Fahal was elected as a Fellow of the Royal Society of Tropical Medicine and Hygiene in 1992, a Fellow of the Royal College of Physicians (FRCP), a Fellow of both the Royal Colleges of Surgeons, Ireland (FRCSI) and UK (FRCS), a Fellow of the African Academy of Sciences (FAAS) in 2014, and a Fellow of The Word Academy of Sciences (FTWAS) in 2019.

Fahal was also awarded the Ordre des Palmes académiques (OPA), the Republic of France in 2018, the Order of Merit of the Italian Republic (OMRI) in 2018, and the Donald Mackay Medal from the Royal Society of Tropical Medicine and Hygiene in 2018.

== Selected publications ==

- A.H. Fahal (2004).

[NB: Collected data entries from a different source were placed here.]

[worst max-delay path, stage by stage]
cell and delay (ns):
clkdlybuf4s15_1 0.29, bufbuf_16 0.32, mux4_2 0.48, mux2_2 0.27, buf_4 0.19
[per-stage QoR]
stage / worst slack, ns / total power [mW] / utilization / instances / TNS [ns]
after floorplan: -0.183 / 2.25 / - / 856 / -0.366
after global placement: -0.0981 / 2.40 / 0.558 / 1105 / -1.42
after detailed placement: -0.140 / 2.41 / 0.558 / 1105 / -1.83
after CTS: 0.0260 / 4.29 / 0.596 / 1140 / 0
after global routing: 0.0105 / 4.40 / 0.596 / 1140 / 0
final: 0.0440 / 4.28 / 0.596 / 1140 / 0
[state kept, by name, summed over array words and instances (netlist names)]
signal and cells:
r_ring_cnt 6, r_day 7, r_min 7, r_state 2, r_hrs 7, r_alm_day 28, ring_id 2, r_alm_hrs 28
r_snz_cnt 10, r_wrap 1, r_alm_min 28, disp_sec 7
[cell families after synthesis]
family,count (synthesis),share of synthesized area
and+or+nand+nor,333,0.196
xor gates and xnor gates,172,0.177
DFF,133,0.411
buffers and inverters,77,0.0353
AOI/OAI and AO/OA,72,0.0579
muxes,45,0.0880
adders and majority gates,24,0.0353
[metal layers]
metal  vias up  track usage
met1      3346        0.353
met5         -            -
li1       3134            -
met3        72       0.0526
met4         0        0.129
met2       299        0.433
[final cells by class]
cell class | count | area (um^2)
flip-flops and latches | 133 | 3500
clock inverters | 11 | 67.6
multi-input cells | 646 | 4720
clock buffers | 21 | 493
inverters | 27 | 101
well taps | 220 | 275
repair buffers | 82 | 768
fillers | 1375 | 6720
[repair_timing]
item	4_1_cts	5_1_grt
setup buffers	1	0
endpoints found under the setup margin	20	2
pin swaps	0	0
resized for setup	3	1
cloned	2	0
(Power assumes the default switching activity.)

Mycetoma: a thorn in the flesh. Transactions of the Royal Society of Tropical Medicine and Hygiene, Volume 98, Issue 1, January 2004, Pages 3–11, doi:10.1016/S0035-9203(03)00009-9.
- Queiroz-Telles, Flavio; Fahal, Ahmed Hassan; Falci, Diego R.; Caceres, Diego H.; Chiller, Tom; Pasqualotto, Alessandro C. (2017-11-01). Neglected endemic mycoses. The Lancet Infectious Diseases. 17 (11): e367–e377. doi:10.1016/S1473-3099(17)30306-7. ISSN 1473-3099. PMID 28774696.
- Ahmed, Abdalla OA; Leeuwen, Willem van; Fahal, Ahmed; Sande, Wendy van de; Verbrugh, Henri; Belkum, Alex van (2004-09-01). Mycetoma caused by Madurella mycetomatis: a neglected infectious burden. The Lancet Infectious Diseases. 4 (9): 566–574. doi:10.1016/S1473-3099(04)01131-4. ISSN 1473-3099. PMID 15336224.
- Ahmed, Abdalla OA; Leeuwen, Willem van; Fahal, Ahmed; Sande, Wendy van de; Verbrugh, Henri; Belkum, Alex van (2004-09-01). Mycetoma caused by Madurella mycetomatis: a neglected infectious burden. The Lancet Infectious Diseases. 4 (9): 566–574. doi:10.1016/S1473-3099(04)01131-4. ISSN 1473-3099. PMID 15336224.
- Zijlstra, Eduard E.; Sande, Wendy W. J. van de; Welsh, Oliverio; Mahgoub, El Sheikh; Goodfellow, Michael; Fahal, Ahmed H. (2016-01-01). Mycetoma: a unique neglected tropical disease. The Lancet Infectious Diseases. 16 (1): 100–112. doi:10.1016/S1473-3099(15)00359-X. ISSN 1473-3099. PMID 26738840.